School of Public Health
Comparative effectiveness research (CER) aims to inform health care decisions concerning the benefits and risks of different prevention strategies, diagnostic instruments, and treatment options. A meta-analysis (MA) is a statistical method that combines results of multiple independent studies to improve statistical power and to reduce certain biases within individual studies. MA also has the capacity to contrast results from different studies and identify patterns and sources of disagreement among those results. While many statistical methods for MA have been proposed and investigated, important research gaps remain. The increasing number of prevention strategies, assessment instruments and treatment options for a given disease condition, as well as the rapid escalation in costs, have generated a need to simultaneously compare multiple options in clinical practice using innovative and rigorous multivariate MA methods.
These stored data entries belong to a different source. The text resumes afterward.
[src/hdl/assert_macros.svh]
// Assertion macros shared by the ALU modules.
`ifndef ASSERT_MACROS_SVH
`define ASSERT_MACROS_SVH
// Implication checked on every clock edge outside reset.
`define ASSERT_IMP(label, clk, rstn, ante, cons) \
    label: assert property (@(posedge clk) disable iff (!rstn) (ante) |-> (cons)) \
        else $error("assertion failed");
// Implication whose consequent is checked in the cycle after the antecedent.
`define ASSERT_NEXT(label, clk, rstn, ante, cons) \
    label: assert property (@(posedge clk) disable iff (!rstn) (ante) |=> (cons)) \
        else $error("assertion failed");
`endif

[src/hdl/q24a_pkg.sv]
// Package with types, codes and helpers of the Q24.8 ALU.
package q24a_pkg;
    localparam int FRAC_BITS = 8;
    localparam int WORD_BITS = 32;
    localparam int PROD_BITS = 2 * WORD_BITS;
    localparam int DIV_NUM_BITS = WORD_BITS + FRAC_BITS + 1;
    localparam int QUEUE_DEPTH = 4;
    localparam int QPTR_BITS = $clog2(QUEUE_DEPTH);
    // Number of quotient bits the divider resolves in each stage.
    localparam int DIV_STEP = 4;
    localparam int DIV_STAGES = (DIV_NUM_BITS + DIV_STEP - 1) / DIV_STEP;
    localparam int DIV_PAD_BITS = DIV_STAGES * DIV_STEP;
    localparam int BACK_LAT = DIV_STAGES + 3;
    localparam int CNT_BITS = $clog2(QUEUE_DEPTH + BACK_LAT + 2);

    typedef enum logic [3:0] {
        OP_ADD = 4'd0, OP_SUB = 4'd1, OP_MUL = 4'd2, OP_DIV = 4'd3,
        OP_INC = 4'd4, OP_DEC = 4'd5, OP_MIN = 4'd6, OP_MAX = 4'd7,
        OP_TO_INT = 4'd8, OP_FROM_INT = 4'd9
    } op_t;

    typedef struct packed {
        logic [3:0]        action;
        logic signed [31:0] operand_a;
        logic signed [31:0] operand_b;
    } in_item_t;

    typedef struct packed {
        logic signed [31:0] result;
        logic               a_less;
        logic               a_equal;
        logic               a_greater;
        logic               overflowed;
        logic               divide_by_zero;
    } out_item_t;

    // Classified request passed from the front part to the back part.
    typedef struct packed {
        logic [3:0]                   action;
        logic signed [WORD_BITS-1:0]  a;
        logic signed [WORD_BITS-1:0]  b;
        logic                         a_less;
        logic                         a_equal;
        logic                         a_greater;
        logic                         b_zero;
        logic                         neg;
    } req_t;

    localparam logic signed [WORD_BITS+1:0] WMAX =
        {{3{1'b0}}, {(WORD_BITS-1){1'b1}}};
    localparam logic signed [WORD_BITS+1:0] WMIN = ~WMAX;

    // Saturate a value carrying two guard bits to the signed word range.
    function automatic logic [WORD_BITS:0] sat_word(input logic signed [WORD_BITS+1:0] v);
        logic [WORD_BITS:0] r;
        if (v > WMAX) begin
            r = {1'b1, WMAX[WORD_BITS-1:0]};
        end else if (v < WMIN) begin
            r = {1'b1, WMIN[WORD_BITS-1:0]};
        end else begin
            r = {1'b0, v[WORD_BITS-1:0]};
        end
        return r;
    endfunction
endpackage

[src/hdl/q24a_front.sv]
// Front part: accepts requests, compares operands and classifies them.
module q24a_front (
    input  logic               aclk,
    input  logic               aresetn,
    input  logic               s_valid,
    output logic               s_ready,
    input  q24a_pkg::in_item_t s_data,
    output logic               q_valid,
    input  logic               q_ready,
    output q24a_pkg::req_t     q_data
);
    import q24a_pkg::*;

    req_t  req;
    req_t  mem [QUEUE_DEPTH];
    logic [QPTR_BITS-1:0] wr_ptr_reg, wr_ptr_next, rd_ptr_reg, rd_ptr_next;
    logic [QPTR_BITS:0]   count_reg, count_next;
    logic push, pop;

    always_comb begin
        req.action    = s_data.action;
        req.a         = s_data.operand_a[WORD_BITS-1:0];
        req.b         = s_data.operand_b[WORD_BITS-1:0];
        req.a_less    = req.a < req.b;
        req.a_equal   = req.a == req.b;
        req.a_greater = req.a > req.b;
        req.b_zero    = req.b == '0;
        req.neg       = req.a[WORD_BITS-1] ^ req.b[WORD_BITS-1];
    end

    assign s_ready = count_reg != (QPTR_BITS+1)'(QUEUE_DEPTH);
    assign push    = s_valid && s_ready;
    assign q_valid = count_reg != '0;
    assign pop     = q_valid && q_ready;
    assign q_data  = mem[rd_ptr_reg];

    always_comb begin
        wr_ptr_next = push ? wr_ptr_reg + 1'b1 : wr_ptr_reg;
        rd_ptr_next = pop ? rd_ptr_reg + 1'b1 : rd_ptr_reg;
        count_next  = count_reg + (QPTR_BITS+1)'(push) - (QPTR_BITS+1)'(pop);
    end

    always_ff @(posedge aclk) begin
        if (push) begin
            mem[wr_ptr_reg] <= req;
        end
    end

    always_ff @(posedge aclk) begin
        if (!aresetn) begin
            wr_ptr_reg <= '0;
            rd_ptr_reg <= '0;
            count_reg  <= '0;
        end else begin
            wr_ptr_reg <= wr_ptr_next;
            rd_ptr_reg <= rd_ptr_next;
            count_reg  <= count_next;
        end
    end

    `include "assert_macros.svh"
    `ASSERT_IMP(a_count_bound, aclk, aresetn, 1'b1, count_reg <= (QPTR_BITS+1)'(QUEUE_DEPTH))
    `ASSERT_NEXT(a_push_only, aclk, aresetn, push && !pop, count_reg == $past(count_reg) + 1'b1)
    `ASSERT_NEXT(a_pop_only, aclk, aresetn, pop && !push, count_reg == $past(count_reg) - 1'b1)
endmodule

[config.mk]
export PLATFORM = sky130hd
export DESIGN_NAME = q24a_front
export DESIGN_NICKNAME = d
export VERILOG_FILES = /design/src/hdl/q24a_pkg.sv /design/src/hdl/q24a_front.sv
export VERILOG_INCLUDE_DIRS = /design/src /design/src/hdl
export SDC_FILE = /design/constraint.sdc
export NUM_CORES = 1
export LEC_CHECK = 0
export BUFFER_PORTS_ARGS = -buffer_cell sky130_fd_sc_hd__buf_2
export CAP_MARGIN = 20
export CORE_MARGIN = 3
export CORE_UTILIZATION = 58
export CTS_CLUSTER_DIAMETER = 60
export DETAILED_ROUTE_END_ITERATION = 10
export PLACE_DENSITY = 0.8
export SLEW_MARGIN = 20
export SYNTH_ARGS = -nofsm -noshare
export SYNTH_HDL_FRONTEND = slang
export SYNTH_SLANG_ARGS = --single-unit
[constraint.sdc]
create_clock -name aclk -period 7 [get_ports aclk]
set_clock_uncertainty 0.1 [all_clocks]
set_input_delay 1.75 -clock aclk [delete_from_list [all_inputs] [get_ports aclk]]
set_output_delay 1.75 -clock aclk [all_outputs]
set_load 0.1 [all_outputs]
==> impl_summary.md <==
Run status
The run finished with clean final reports.

CTS
No sink is reached through more buffers than the 3 on the longest clock path. TritonCTS built the clock tree. Clock-pin slew was measured on the worst setup and hold paths at 60 ps.

The root buffer cell chosen for the clock tree is sky130_fd_sc_hd__clkbuf_16. The number of clock buffers inserted by TritonCTS is 29. Once the clock tree was built, the resizer swapped 0 gates to a different size.

The hold buffer count at cts is 0. CTS built an H-tree with a depth of 1. Clock latency on the worst-skew pair, taken at its later pin, is 530 ps. Post-CTS timing repair inserted 0 buffers for setup.

The CTS sink count is 301.

Critical path
For the worst setup path, the data arrival time is 2600 ps. The required time of the worst setup path is 5150 ps. The slowest stage of the critical path is the sky130_fd_sc_hd__mux4_2 cell. The type of element launching the critical path is a register. The setup slack of the most critical reg-to-reg path is 4490 ps. The delay of the slowest cell on the worst path is 630 ps.

The type of the setup path with the least slack is reg2out. The maximum net fanout on the critical path is 35. The critical path goes through buf_4 > mux4_2 > buf_2. STA classifies the critical path endpoint as an output pin.

Global route
The maximum number of pins on one net before global-route repair is 74. The via count of the first global-routing pass came to 6454. Global routing finished with a remaining overflow of 0. The first-pass GRT wire length is 36500 um.

The number of antenna violations at the first check in global routing is 3. In the global route stage, overall resource usage came out at 21.6%.

Final layout
From synthesis to final layout, the design area changed by 17.5%. The area occupied by registers is 8960 sq um. Measured on the finished design, the core utilization comes to 70.5%. The number of flip-flops in the largest register is 292. The count of fill cells added during filler insertion is 1205. The multi-input combinational cells in the finished layout cover a total of 2680 sq um. The fraction of layout cells with a size suffix above 1 is 37.1%. The final-stage net count is 835.

Once layout is complete, the cells apart from fillers number 1013.

Routing
The mean number of vias per cell is 5.84. The residual antenna-violating net count after detailed routing is 0. Dividing the detail-routed wire length by the instance count gives 23.4 um. The initial detailed-routing violation count is 432. After detailed routing, the number of remaining DRC violations is 0. For this run, the detailed router's first-pass iteration total came to 5. Summing over every cut layer, the via total after detailed routing is 5918. The total wire length is 23700 um.

Logic synthesis
The mean post-synth cell area is 21.3 sq um. The net count after synthesis is 667. Synthesis handed over a netlist of 556 instances.

The sequential area share after synthesis is 75.7%. The netlist uses 32 different library cells. The netlist area before placement is 11800 sq um. Counting flops and latches in the post-synthesis netlist gives 301. The Yosys step of the flow raised 0 warnings.

Floorplanning
The initialized floorplan defines 51 standard-cell rows. The overall die width is 149 um. The standard cell core area is 19700 sq um. The starting utilization of the core area is 60.0%.

The die covers 22100 sq um. 147 I/O pins were placed. The floorplan step set the die height to 149 um.

STA
Setup repair after global routing left no endpoint under its margin. The number of max-slew violations in the final report is 0. The final setup TNS is 0 ps.

The number of hold violations in the final report came to 0. The final count of negative-setup-slack endpoints is 0. Dividing the final minimum period by the clock period gives 63.5%.

The worst hold slack is 446 ps. The relative max-transition margin is 52.5%. The slew at the pin closest to its max-slew limit is 712 ps. The maximum clock frequency is 225 MHz. The smallest clock period supported by the final layout is computed as 4450 ps.

Flow run
Max-cap violations in this run came to 0.

Place
The placed wire-length estimate is 14700 um. The count of input and output buffers is 146. The final weighted congestion in routability-driven placement is 0.785. The cell total after placement is 955.

Power
The overall power after layout is 6.28 mW. The analysis attributes to cell leakage a power of 4.91 nW. The power per unit of standard cell area is 452 nW/um^2.

IR analysis of the VDD net gives a maximum drop of 0.435 mV.

Min path
The type of the tightest min-delay check is reg2reg.
-- worst paths after layout --
kind,to,cells after the start,start
max reg2reg,count_reg[2]$_SDFF_PN0_,12,count_reg[1]$_SDFF_PN0_
max,q_data[4],3,register
min reg2reg,wr_ptr_reg[1]$_SDFFE_PN0P_,2,wr_ptr_reg[1]$_SDFFE_PN0P_
min,wr_ptr_reg[1]$_SDFFE_PN0P_,2,wr_ptr_reg[1]$_SDFFE_PN0P_
-- cells in the mapped netlist, drive strengths merged --
library cell	instances	area [sq um]
fa	1	20.0
a31oi	1	6.26
ha	38	475
a221oi	3	26.3
o21ai	6	30.0
nand2b	2	12.5
a221o	1	10.0
edfxtp	292	8770
mux4	73	1640
or2b	1	8.76
nand4	6	37.5
and2	10	62.6
a21boi	1	7.51
and4	1	8.76
dfxtp	9	180
nor2	3	11.3
nand2	13	48.8
nor3	1	10.0
nand3	2	10.0
nor2b	1	6.26
or3	2	12.5
buf	7	35.0
inv	40	150
clkbuf	9	33.8
xnor2	4	35.0
a21oi	10	50.1
and3	4	25.0
nor4	9	56.3
or4	1	7.51
a21o	4	30.0
xor2	1	8.76
-- cell families after synthesis --
group,count (synthesis),synth area share (%)
buf+inv,56,1.85
mux,73,13.9
xor+xnor,5,0.370
simple gates,56,2.69
flops,301,75.7
compound gates,26,1.35
fa+ha+maj,39,4.19
-- per-stage QoR --
step	setup slack (ps)	cell area, sq um
2_1_floorplan	2950	11800
6_report	2550	13900
3_5_place_dp	2640	12900
3_3_place_gp	2740	12900
5_1_grt	2380	13900
4_1_cts	2470	13800
-- where the power goes --
group | switching [mW] | internal, mW
registers | 0.0754 | 2.20
clock network | 0.627 | 0.904
logic | 1.96 | 0.517
total | 2.66 | 3.62
-- final cells by class --
cell class	count	area share, %
Antenna cell	2	0.0360
Clock buffer	34	5.35
Clock inverter	19	1.38
Inverter	40	1.08
Multi-Input combinational cell	199	19.3
Sequential cell	301	64.4
Tap cell	265	2.38
Timing Repair Buffer	153	6.07
-- critical path: cells and delay by family (launching register included) --
kind	cells	cell delay, ps
flip-flops	1	480
buffers and inverters	2	940
multiplexers	1	630
-- cell usage in the layout, fill, tap and decap left out, drive strengths merged, types with 10 or more instances in the layout --
| cell type | n |
|---|---|
| ha | 38 |
| mux4 | 73 |
| a21oi | 10 |
| nand2 | 13 |
| and2 | 10 |
| buf | 153 |
| clkinv | 14 |
| inv | 40 |
| clkbuf | 34 |
| edfxtp | 292 |
-- routing by layer --
| metal | global-route usage (%) | share of wire (%) |
|---|---|---|
| met1 | 30.1 | 40 |
| met5 | 0 | 0.055 |
| met2 | 35.8 | 50 |
| met4 | 5.72 | 2.3 |
| met3 | 4.62 | 6.9 |
Power figures use the tool's default switching activity.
The overall goal of this research is to develop cutting-edge statistical methods to enhance the reproducibility, efficiency and generalizability of MA, as well as to develop easy-to-use software. Specifically, the project will:
- Examine the performance of skewness of the standardized deviates for quantifying publication bias in univariate MA, and develop methods quantifying publication bias in multivariate MA
- Develop a Bayesian hierarchical summary receiver operating characteristic (HSROC) network meta-analysis framework for simultaneously comparing multiple diagnostic tests
- Develop a causal inference framework accounting for post-randomization variables in multivariate MA
- Develop open-source, cross-platform, publicly available and easy-to-use software (including R packages and SAS macros) to implement the proposed MA methods
The researchers will evaluate the strengths and weaknesses of these proposed methods versus existing MA methods using many real case studies and extensive simulation studies. The proposed statistical methods will be broadly applicable to meta-analysis. Completing these four aims will directly benefit the CER evidence base by providing state-of-the-art methods implemented in user-friendly software including R packages and SAS macros, which will be made freely available to the public. It will improve public health by facilitating prevention, diagnosis, and treatment of cancers and cardiovascular, infectious, and other diseases.